Clyde suggested that the committee isn't fully investigating law enforcement's actions that day because the Capitol Police report directly to Pelosi.
"In my opinion, the failure of leadership on at the Capitol Police goes all the way to the top, because there is one person who is in charge of the Capitol Police," he said. " And that's Nancy Pelosi. The Capitol Police report directly to Speaker Pelosi. And I think it's my opinion, that she doesn't want the truth to come out, because I believe it would show that she bears significant responsibility for the failure of leadership and the breach of the Capitol."
Clyde made his remarks during an appearance Thursday on WDUN's "The Martha Zoller Show."
Federal prosecutors have charged more than 700 people in more than 45 states with participating in the riot, and arrests continue almost daily.
Four who were at the rally died on January 6, including Ashli Babbitt, who was shot by a Capitol Police officer. Three others who died of separate "medical emergencies," authorities said at the time.
Capitol Police Officer Brian Sicknick, who was sprayed with a chemical substance during the riot, collapsed later and died from two strokes on January 7, the D.C. medical examiner's office said. In the days and months after the attack, four more police officers who responded to the Capitol that day died by suicide.
In May, Clyde downplayed the assault, comparing the mob’s breaching of the building to a “normal tourist visit.”
On Thursday, he continued to say that most of the people at the Capitol were there to protest peacefully.

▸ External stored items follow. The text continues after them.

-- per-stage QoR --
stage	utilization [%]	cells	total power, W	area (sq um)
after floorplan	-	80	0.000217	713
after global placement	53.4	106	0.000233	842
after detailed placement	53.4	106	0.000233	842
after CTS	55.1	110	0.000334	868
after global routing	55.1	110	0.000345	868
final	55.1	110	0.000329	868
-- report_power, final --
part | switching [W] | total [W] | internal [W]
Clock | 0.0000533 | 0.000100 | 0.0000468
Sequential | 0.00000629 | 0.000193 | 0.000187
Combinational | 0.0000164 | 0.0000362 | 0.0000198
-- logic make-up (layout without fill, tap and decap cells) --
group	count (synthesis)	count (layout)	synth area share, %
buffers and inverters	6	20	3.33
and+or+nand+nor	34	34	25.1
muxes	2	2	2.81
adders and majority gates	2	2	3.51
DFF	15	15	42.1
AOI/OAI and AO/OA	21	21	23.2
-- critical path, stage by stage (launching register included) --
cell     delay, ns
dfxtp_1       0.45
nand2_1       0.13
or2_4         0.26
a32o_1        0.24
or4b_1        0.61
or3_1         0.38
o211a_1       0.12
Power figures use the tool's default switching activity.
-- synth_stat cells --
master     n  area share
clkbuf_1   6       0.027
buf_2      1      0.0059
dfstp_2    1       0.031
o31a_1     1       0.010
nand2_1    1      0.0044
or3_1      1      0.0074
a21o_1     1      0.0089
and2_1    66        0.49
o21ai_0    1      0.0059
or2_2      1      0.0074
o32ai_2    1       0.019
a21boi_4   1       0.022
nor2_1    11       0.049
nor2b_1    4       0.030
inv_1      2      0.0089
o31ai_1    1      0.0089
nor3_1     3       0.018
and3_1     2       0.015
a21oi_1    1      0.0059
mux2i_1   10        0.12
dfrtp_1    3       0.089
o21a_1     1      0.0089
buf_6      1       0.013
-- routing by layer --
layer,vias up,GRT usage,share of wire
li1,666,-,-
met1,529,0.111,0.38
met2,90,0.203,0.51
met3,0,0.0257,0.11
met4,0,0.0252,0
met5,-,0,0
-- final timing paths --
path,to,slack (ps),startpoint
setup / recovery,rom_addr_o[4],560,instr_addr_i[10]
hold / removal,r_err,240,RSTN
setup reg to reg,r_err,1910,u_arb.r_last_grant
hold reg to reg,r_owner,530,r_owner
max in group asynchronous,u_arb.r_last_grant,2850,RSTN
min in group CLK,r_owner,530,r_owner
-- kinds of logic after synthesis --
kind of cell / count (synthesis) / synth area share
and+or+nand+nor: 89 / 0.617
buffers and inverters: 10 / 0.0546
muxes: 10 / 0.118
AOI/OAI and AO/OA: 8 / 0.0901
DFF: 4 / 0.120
===== src/rtl/boot_img_chk_pkg.sv =====
// boot_img_chk_pkg: register map, control/status bit positions and FSM states
package boot_img_chk_pkg;
  localparam logic [1:0] REG_CTRL = 2'd0;
  localparam logic [1:0] REG_BASE = 2'd1;
  localparam logic [1:0] REG_LEN  = 2'd2;
  localparam logic [1:0] REG_SUM  = 2'd3;
  localparam int CTRL_START = 0;
  localparam int CTRL_ABORT = 1;
  localparam int ST_BUSY  = 0;
  localparam int ST_DONE  = 1;
  localparam int ST_MATCH = 2;
  localparam int ST_ERR   = 3;
  typedef enum logic [1:0] {S_IDLE, S_REQ, S_WAIT, S_DONE} state_t;
endpackage
`config.mk`:
```
export PLATFORM = sky130hd
export DESIGN_NAME = reg_file_2r1w
export DESIGN_NICKNAME = d
export VERILOG_FILES = /design/src/rtl/reg_file_2r1w.sv
export SDC_FILE = /design/constraint.sdc
export NUM_CORES = 2
export LEC_CHECK = 0
export CAP_MARGIN = 0
export CELL_PAD_IN_SITES_DETAIL_PLACEMENT = 1
export CELL_PAD_IN_SITES_GLOBAL_PLACEMENT = 1
export CORE_MARGIN = 8
export CORE_UTILIZATION = 30
export DETAILED_ROUTE_END_ITERATION = 8
export PLACE_DENSITY = 0.58
export SLEW_MARGIN = 20
export SYNTH_ARGS = -nofsm -noshare
export SYNTH_HDL_FRONTEND = slang
export SYNTH_SLANG_ARGS = --single-unit
```
`constraint.sdc`:
```
create_clock -name clk -period 11.8 [get_ports clk]
set_input_delay 3.54 -clock clk [delete_from_list [all_inputs] [get_ports clk]]
set_output_delay 3.54 -clock clk [all_outputs]
set_load 0.02 [all_outputs]
```
`src/rtl/reg_file_2r1w.sv`:
```
// Two-read, one-write register file; register 0 reads as zero and has no storage.
// Optional write-to-read bypass enabled by defining REG_FILE_BYPASS_EN.
module reg_file_2r1w #(
  parameter int DATA_W = 32,
  parameter int ADDR_W = 5
) (
  input  logic              clk,
  input  logic              rst,
  input  logic              we,
  input  logic [ADDR_W-1:0] waddr,
  input  logic [DATA_W-1:0] wdata,
  input  logic [ADDR_W-1:0] raddr_a,
  output logic [DATA_W-1:0] rdata_a,
  input  logic [ADDR_W-1:0] raddr_b,
  output logic [DATA_W-1:0] rdata_b
);

  localparam int DEPTH = 1 << ADDR_W;

  logic [DATA_W-1:0] mem [1:DEPTH-1];
  logic              wr_en;

  assign wr_en = we && (waddr != '0);

  // Reset wins over a concurrent write; entry 0 is never stored.
  always_ff @(posedge clk) begin
    if (rst) begin
      for (int i = 1; i < DEPTH; i++) begin
        mem[i] <= '0;
      end
    end else if (wr_en) begin
      mem[waddr] <= wdata;
    end
  end

  always_comb begin
    rdata_a = '0;
    if (raddr_a != '0) begin
      rdata_a = mem[raddr_a];
`ifdef REG_FILE_BYPASS_EN
      // Bypass deliberately ignores rst: a matching read sees wdata even in a reset cycle.
      if (wr_en && (raddr_a == waddr)) begin
        rdata_a = wdata;
      end
`endif
    end
  end

  always_comb begin
    rdata_b = '0;
    if (raddr_b != '0) begin
      rdata_b = mem[raddr_b];
`ifdef REG_FILE_BYPASS_EN
      if (wr_en && (raddr_b == waddr)) begin
        rdata_b = wdata;
      end
`endif
    end
  end

endmodule

```
==> impl_metrics.json <==
{
  "top_register": "mem",
  "dieArea_mm2": 0.195,
  "end_kind": "output port",
  "nets": 3590,
  "power.leakage_nw": 20.8,
  "largest_reg_flops": 1024,
  "path_buf_inv": 4,
  "post-place-ws_ns": 0.976,
  "crit_slowest_cell": "nand3_1",
  "port_buffers": 113,
  "crit_path_start_kind": "input pin",
  "slowest_delay_ns": 0.75,
  "place_area_mm2": 0.0583,
  "syn-cell-area_mm2": 0.0542,
  "synth_area_per_cell_um2": 15.5,
  "fillers": 18287,
  "cts_buffer_depth": 3,
  "crit_path_cell_trace": "clkdlybuf4s50_1 > clkinv_1 > nand3_1 > buf_4 > o22ai_1 > nor3_1 > clkdlybuf4s50_1",
  "crit_family": "buffers and inverters",
  "fmax_mhz": 91.5,
  "synth_edf_count": 1024,
  "crit_required_ns": 8.26,
  "synth_top_area_cell": "edfxtp_1",
  "grt_pass1_vias": 35822,
  "cell_internal_pwr_mw": 6.67,
  "ant_nets": 0,
  "swShare_pct": 26.1,
  "viasPerCell": 5.61,
  "setup_slack_ns": 0.870,
  "postCtsHoldBufs": 0,
  "async_flop_share_pct": 0,
  "cts_max_level": 3,
  "path_clk_slew_ns": 0.06,
  "worstSetupPathType": "input pin to output port",
  "coreArea_mm2": 0.180,
  "synth.distinct_cells": 43,
  "post_cts_buffers": 0,
  "cts_buffers": 116,
  "finalInstanceArea_mm2": 0.0620,
  "grt_pass1_wl_mm": 286,
  "vias": 33754,
  "post_drt_wl_per_cell_um": 34.3,
  "yosysMostFrequentCell": "edfxtp_1",
  "rows": 156,
  "grt_usage_pct": 20.8,
  "synth-seq-cells": 1024,
  "hold_ws_ns": 3.31,
  "power-per-cell-area_mw_per_mm2": 146,
  "routed_wirelength_mm": 206,
  "hp-class": "input pin to flop",
  "first_pass_iters": 7,
  "layout_min_cycle_time_ns": 10.93,
  "worst_path_most_repeated_cell": "clkdlybuf4s50_1",
  "grt_max_degree": 85,
  "min_path_cells": 1,
  "p_sw_mw": 2.35,
  "rsz0062_at_grt": "false",
  "max-vdd-ir-drop_v": 0.000125,
  "synth_top_area_share_pct": 56.7,
  "largest_registers": "mem (1024)",
  "synth_common_cells": "1024 x edfxtp_1, 995 x and2_1, 472 x mux4_2, 264 x clkbuf_1, 150 x mux2i_1",
  "initial_core_util_pct": 30.1,
  "power_mw": 9.03,
  "layout-drive-gt1-share_pct": 25.3,
  "dp_cells": 5792,
  "finalSetupViolCount": 0,
  "final_util_pct": 34.4,
  "max_cap_viol_count": 0,
  "slew_violations": 0,
  "drt-initial-drc-count": 3748,
  "cts_root_buf": "clkbuf_16",
  "ys_top_cells_by_area": "edfxtp_1 57%, mux4_2 20%, and2_1 11%",
  "crit_cells": 7,
  "grt_overflow_total": 0,
  "max_slew.worst_pin.slew_ns": 1.17,
  "yosysSeqAreaShare_pct": 56.7,
  "die_h_um": 441,
  "die_width_um": 441,
  "tns_ns": 0,
  "pin_count": 114,
  "p_seq_share_pct": 47.8,
  "layout.cells.non_filler": 6013,
  "synth_cells": 3500,
  "cp_data_arrival_time_ns": 7.39,
  "cts.sinks": 1024,
  "slew_headroom_pct": 21.4,
  "grt_antenna_before_repair": 23,
  "status": "finished clean",
  "ctsResizeCount": 0,
  "gp_congestion": 0.807,
  "dpl.hpwl_mm": 126,
  "clock_power_share_pct": 39.4,
  "drc": 0,
  "p_comb_share_pct": 12.9,
  "cts_tree": "yes",
  "syn_to_final_growth_pct": 14.3,
  "yosysWarningCount": 0,
  "fin_crit_sh_pct": 92.6,
  "ys.flop_type": "edfxtp_1",
  "hold_viol_final": 0,
  "crit_fanout": 13
}
-- area by class of cell --
class / count / area (um2) / share of cell area (%)
inverter: 2 / 7.51 / 0.0121
multi-input combinational: 2121 / 22100 / 35.6
tap: 2370 / 2970 / 4.79
timing repair buffer: 275 / 2500 / 4.04
clock inverter: 65 / 586 / 0.945
sequential: 1024 / 30700 / 49.6
clock buffer: 146 / 3060 / 4.93
antenna: 10 / 25.0 / 0.0404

"I really had very little visibility of what was going on outside the capitol, other than I knew that there were people that were there to peacefully protest, and to bring their grievances to the government, which is there right under the Constitution," Clyde said. "Now, it turned a little ugly, in some ways in and the Capitol got breached. And we had protesters that turned into rioters, some of them, and they made their way into the Capitol."